If you take positive independent integers from some distribution f(n) and generate ratios q=a/(a+b), then those ratios will have a distribution that is a convolution over the rational numbers: g(q) = g(a/(a+b)) = \sum_{m=0}^\infty \sum_{n=0}^\infty f(m) g(n) \delta \left(\frac{a}{a+b} - \frac{m}{m+n} \right ) = \sum_{t=0}^\infty f(ta)f(tb)

One can of course do the same for non-independent and different distributions of the integers. Oh, and by the way: this whole thing has little to do with ratio distributions (alias slash distributions), which is what happens in the real case.

The authors found closed form solutions for integers distributed as a power-law with an exponential cut-off and for the uniform distribution; unfortunately the really interesting case, the Poisson distribution, doesn’t seem to have a neat closed form solution.

In the case of a uniform distributions on the set \{1,2,\ldots , L\} they get g(a/(a+b)) = (1/L^2) \lfloor L/\max(a,b) \rfloor .

The rational distribution g(a/(a+b))=1/max(a,b) of Trifonov et al.
The rational distribution g(a/(a+b))=1/max(a,b) of Trifonov et al.

They note that this is similar to Thomae’s function, a somewhat well-known (and multiply named) counterexample in real analysis.
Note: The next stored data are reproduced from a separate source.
// datapath
module datapath (
    part,
    clock,
    value,
    positive,
    reset,
    counter,
    result
);
Size in the first run: about 2500 cells after synthesis.
Settings: LEC_CHECK=0, CAP_MARGIN=20, CORE_MARGIN=2, CORE_UTILIZATION=72, CTS_CLUSTER_DIAMETER=206, CTS_CLUSTER_SIZE=59, GPL_TIMING_DRIVEN=1, MAX_ROUTING_LAYER=met4, PLACE_DENSITY=0.64, SETUP_SLACK_MARGIN=5.0, SLEW_MARGIN=10, TNS_END_PERCENT=90; clock period 17.7 ns.
run.sh (not shown) runs the stock make flow with config.mk's settings and CLKGATE_MAP_FILE=.
The baseline did not get past 5_1_grt.
Then changed:
- ABC_AREA: unset -> 1
- CTS_CLUSTER_DIAMETER: 206 -> 192
- CTS_CLUSTER_SIZE: 59 -> 31
- GPL_TIMING_DRIVEN: 1 -> unset
- PLACE_DENSITY: 0.64 -> unset
- SETUP_SLACK_MARGIN: 5.0 -> unset
- SLEW_MARGIN: 10 -> 20
- TNS_END_PERCENT: 90 -> unset
- clock period: 17.7 -> 37.2 ns (I/O delays scaled with it)
With this change the flow finished with timing, DRC and antenna clean; die area grows by 4.8%; synthesized area grows by 4.9%; synthesized cell count grows by 17%.
## v34
==> flow/design.v (excerpt) <==
module module_mini_cpu(
    input clk,               
    input rst,               
    input power,             
    input send,              
    input [17:0] switches,   
    output wire [7:0] data,  
    output wire rs,          
    output wire rw,          
    output wire en,          
    output wire lcd_on,      
    output wire lcd_blon     
);
    localparam OFF        = 3'd0;
    localparam IDLE       = 3'd1;
    localparam FETCH      = 3'd2;
    localparam DECODE     = 3'd3;
    localparam EXECUTE    = 3'd4;
    localparam UPDATE_LCD = 3'd5;
    reg [2:0] state;
    reg system_on;
    reg prev_power;
    reg prev_send;
    reg [2:0] opcode;
    reg [3:0] dest_reg;
    reg [3:0] src1_reg;
    reg [3:0] src2_reg;
    reg [15:0] immediate;
    reg use_immediate;
    reg is_load;
    wire [15:0] mem_read_data1;
    wire [15:0] mem_read_data2;
    reg [3:0] mem_read_addr1;
    reg [3:0] mem_read_addr2;
    reg [3:0] mem_write_addr;
    reg [15:0] mem_write_data;
    reg mem_write_en;
    reg mem_reset;
    wire [15:0] alu_result;
    wire [15:0] alu_in_A;
    wire [15:0] alu_in_B;
    assign alu_in_A = mem_read_data1;
    assign alu_in_B = (use_immediate) ? immediate : mem_read_data2;
    reg lcd_update_en;
    wire [15:0] lcd_reg_value;
    memory mem_inst (
        .clk(clk),
        .reset(mem_reset),
        .read_reg1(mem_read_addr1),
        .read_reg2(mem_read_addr2),
        .write_reg(mem_write_addr),
        .write_data(mem_write_data),
        .reg_write_en(mem_write_en),
        .read_data1(mem_read_data1),
        .read_data2(mem_read_data2)
    );
    module_alu alu_inst (
        .register_A(alu_in_A),
        .register_B(alu_in_B),
		  .sendButton(send),
  ...
Size: about 5100 cells after synthesis, ~430 flip-flops, roughly 35 I/O pins.
Settings: LEC_CHECK=0, ABC_AREA=1, CAP_MARGIN=20, CORE_MARGIN=2, CORE_UTILIZATION=69, CTS_CLUSTER_DIAMETER=298, PLACE_DENSITY=0.6, SLEW_MARGIN=20; clock period 11.5 ns.
run.sh (not shown) runs the stock make flow with config.mk's settings and CLKGATE_MAP_FILE=.
What v1 does differently from v34 at the input level:
Settings: clearing CTS_CLUSTER_DIAMETER, which used to be 298; clearing ABC_AREA, which used to be 1; swapping 69 for 40 in CORE_UTILIZATION; swapping 11.5 for 18.2 in the clock period (ns, I/O delays scaled along).
## What came out
The inverter count in v1 is 0.50 times that in v34. Total routed wirelength delta (v1 − v34): favourable. v1 vs v34: post-synthesis chip area from yosys up. Against v34, first-iteration DRC count in v1 came out better. v1 gives more relative contribution of the clock network to total power than v34 did. The run with more setup slack is v1; v34 has less.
That function is defined as f(p/q)=1/q (where the fraction is in lowest terms). In fact, both graphs have the same fractal dimension of 1.5.

It is easy to generate other rational distributions this way. Using a power law as an input produces a sparser pattern, since the integers going into the ratio tend to be small numbers, putting more probability at simple ratios:

The rational distribution g(a/(a+b))=C(ab)^-2 of Trifonov et al.
The rational distribution g(a/(a+b))=C(ab)^-2 (rational convolution of two index -2 power-law distributed integers).

If we use exponential distributions the pattern is fairly similar, but we can of course change the exponent to get something that ranges over a lot of numbers, putting more probability at nonsimple ratios p/q where p+q \gg 1:

The rational distribution of two convolved Exp[0.1] distributions.
The rational distribution of two convolved Exp[0.1] distributions.
Not everything has to be neat and symmetric. Taking the ratio of two unequal Poisson distributions can produce a rather appealing pattern:

Rational distribution of ratio between a Poisson[10] and a Poisson[5] variable.
Rational distribution of ratio between a Poisson[10] and a Poisson[5] variable.
Of course, full generality would include ratios of non-positive numbers. Taking ratios of normal variates rounded to the nearest integer produces a fairly sparse distribution since high numerators or denominators are rare.

Rational distribution of normal variates rounded to nearest integer.
Rational distribution of a/(a+b) ratios of normal variates rounded to nearest integer.

But multiplying the variates by 10 produces a nice distribution.

Rational distribution of ratios of normal variates multiplied by 10 and rounded.
Rational distribution of a/(a+b) ratios of normal variates that have been multiplied by 10 and rounded.

This approaches the Chauchy distribution as the discretisation gets finer. But note the fun microstructure (very visible in the Poisson case above too), where each peak at a simple ratio is surrounded by a “moat” of low probability. This is reminiscent of the behaviour of roots of random polynomials with integer coefficients (see also John Baez page on the topic).

The rational numbers do tend to induce a fractal recursive structure on things, since most measures on them will tend to put more mass at simple ratios than at complex ratios, but when plotting the value of the ratio everything gets neatly folded together. The lower approximability of numbers near the simple ratios produce moats. Which also suggests a question to ponder further: what role does the über-unapproximable golden ratio have in distributions like these?